What is being asked:
Set each line of the records down again exactly, please.

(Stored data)
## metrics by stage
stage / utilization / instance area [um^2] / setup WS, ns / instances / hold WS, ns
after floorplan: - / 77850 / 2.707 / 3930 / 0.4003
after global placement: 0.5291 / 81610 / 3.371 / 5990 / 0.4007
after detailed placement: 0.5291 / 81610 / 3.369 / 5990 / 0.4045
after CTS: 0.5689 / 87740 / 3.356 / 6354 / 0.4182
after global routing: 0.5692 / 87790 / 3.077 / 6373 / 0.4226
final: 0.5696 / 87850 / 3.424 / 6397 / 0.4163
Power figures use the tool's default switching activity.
## src/hw/rtl/circle_pair_intersection_macros.svh

```systemverilog
// Assertion macros shared by the circle pair intersection RTL.
// Expects signals named clk and arst_n in the including module.
`ifndef CIRCLE_PAIR_INTERSECTION_MACROS_SVH
`define CIRCLE_PAIR_INTERSECTION_MACROS_SVH

// Checked at every clock edge outside reset.
`define CPI_ASSERT(lbl, prop, msg) \
	lbl: assert property (@(posedge clk) disable iff (!arst_n) prop) else $error(msg);

// Checked at every clock edge, reset included.
`define CPI_ASSERT_RST(lbl, prop, msg) \
	lbl: assert property (@(posedge clk) prop) else $error(msg);

`endif

```

## src/hw/rtl/cpi_mul.sv

```systemverilog
// Two stage unsigned multiplier: four half-width partial products, then their sum.
// Carries a sideband word with the operands; does not depend on cpi_pkg.
module cpi_mul #(
	parameter int AW = 32,
	parameter int BW = 32,
	parameter int SW = 1
) (
	input  logic              clk,
	input  logic              arst_n,
	input  logic              en,
	input  logic [AW-1:0]     a,
	input  logic [BW-1:0]     b,
	input  logic [SW-1:0]     side_in,
	output logic [AW+BW-1:0]  p,
	output logic [SW-1:0]     side_out
);
	localparam int AL = (AW + 1) / 2;
	localparam int AH = AW - AL;
	localparam int BL = (BW + 1) / 2;
	localparam int BH = BW - BL;
	localparam int PW = AW + BW;

	logic [AL-1:0] al;
	logic [AH-1:0] ah;
	logic [BL-1:0] bl;
	logic [BH-1:0] bh;
	logic [AL+BL-1:0] ll_s1;
	logic [AL+BH-1:0] lh_s1;
	logic [AH+BL-1:0] hl_s1;
	logic [AH+BH-1:0] hh_s1;
	logic [SW-1:0] side_s1;
	logic [PW-1:0] p_s2;
	logic [SW-1:0] side_s2;

	assign al = a[AL-1:0];
	assign ah = a[AW-1:AL];
	assign bl = b[BL-1:0];
	assign bh = b[BW-1:BL];

	always_ff @(posedge clk) begin
		if (en) begin
			ll_s1 <= (AL+BL)'(al) * (AL+BL)'(bl);
			lh_s1 <= (AL+BH)'(al) * (AL+BH)'(bh);
			hl_s1 <= (AH+BL)'(ah) * (AH+BL)'(bl);
			hh_s1 <= (AH+BH)'(ah) * (AH+BH)'(bh);
			p_s2 <= PW'(ll_s1) + (PW'(lh_s1) << BL) + (PW'(hl_s1) << AL)
				+ (PW'(hh_s1) << (AL + BL));
		end
	end

	always_ff @(posedge clk or negedge arst_n) begin
		if (!arst_n) begin
			side_s1 <= '0;
			side_s2 <= '0;
		end else if (en) begin
			side_s1 <= side_in;
			side_s2 <= side_s1;
		end
	end

	assign p = p_s2;
	assign side_out = side_s2;

endmodule

```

Result of this task:
## metrics by stage
stage / utilization / instance area [um^2] / setup WS, ns / instances / hold WS, ns
after floorplan: - / 77850 / 2.707 / 3930 / 0.4003
after global placement: 0.5291 / 81610 / 3.371 / 5990 / 0.4007
after detailed placement: 0.5291 / 81610 / 3.369 / 5990 / 0.4045
after CTS: 0.5689 / 87740 / 3.356 / 6354 / 0.4182
after global routing: 0.5692 / 87790 / 3.077 / 6373 / 0.4226
final: 0.5696 / 87850 / 3.424 / 6397 / 0.4163
Power figures use the tool's default switching activity.
## src/hw/rtl/circle_pair_intersection_macros.svh

```systemverilog
// Assertion macros shared by the circle pair intersection RTL.
// Expects signals named clk and arst_n in the including module.
`ifndef CIRCLE_PAIR_INTERSECTION_MACROS_SVH
`define CIRCLE_PAIR_INTERSECTION_MACROS_SVH

// Checked at every clock edge outside reset.
`define CPI_ASSERT(lbl, prop, msg) \
	lbl: assert property (@(posedge clk) disable iff (!arst_n) prop) else $error(msg);

// Checked at every clock edge, reset included.
`define CPI_ASSERT_RST(lbl, prop, msg) \
	lbl: assert property (@(posedge clk) prop) else $error(msg);

`endif

```

## src/hw/rtl/cpi_mul.sv

```systemverilog
// Two stage unsigned multiplier: four half-width partial products, then their sum.
// Carries a sideband word with the operands; does not depend on cpi_pkg.
module cpi_mul #(
	parameter int AW = 32,
	parameter int BW = 32,
	parameter int SW = 1
) (
	input  logic              clk,
	input  logic              arst_n,
	input  logic              en,
	input  logic [AW-1:0]     a,
	input  logic [BW-1:0]     b,
	input  logic [SW-1:0]     side_in,
	output logic [AW+BW-1:0]  p,
	output logic [SW-1:0]     side_out
);
	localparam int AL = (AW + 1) / 2;
	localparam int AH = AW - AL;
	localparam int BL = (BW + 1) / 2;
	localparam int BH = BW - BL;
	localparam int PW = AW + BW;

	logic [AL-1:0] al;
	logic [AH-1:0] ah;
	logic [BL-1:0] bl;
	logic [BH-1:0] bh;
	logic [AL+BL-1:0] ll_s1;
	logic [AL+BH-1:0] lh_s1;
	logic [AH+BL-1:0] hl_s1;
	logic [AH+BH-1:0] hh_s1;
	logic [SW-1:0] side_s1;
	logic [PW-1:0] p_s2;
	logic [SW-1:0] side_s2;

	assign al = a[AL-1:0];
	assign ah = a[AW-1:AL];
	assign bl = b[BL-1:0];
	assign bh = b[BW-1:BL];

	always_ff @(posedge clk) begin
		if (en) begin
			ll_s1 <= (AL+BL)'(al) * (AL+BL)'(bl);
			lh_s1 <= (AL+BH)'(al) * (AL+BH)'(bh);
			hl_s1 <= (AH+BL)'(ah) * (AH+BL)'(bl);
			hh_s1 <= (AH+BH)'(ah) * (AH+BH)'(bh);
			p_s2 <= PW'(ll_s1) + (PW'(lh_s1) << BL) + (PW'(hl_s1) << AL)
				+ (PW'(hh_s1) << (AL + BL));
		end
	end

	always_ff @(posedge clk or negedge arst_n) begin
		if (!arst_n) begin
			side_s1 <= '0;
			side_s2 <= '0;
		end else if (en) begin
			side_s1 <= side_in;
			side_s2 <= side_s1;
		end
	end

	assign p = p_s2;
	assign side_out = side_s2;

endmodule

```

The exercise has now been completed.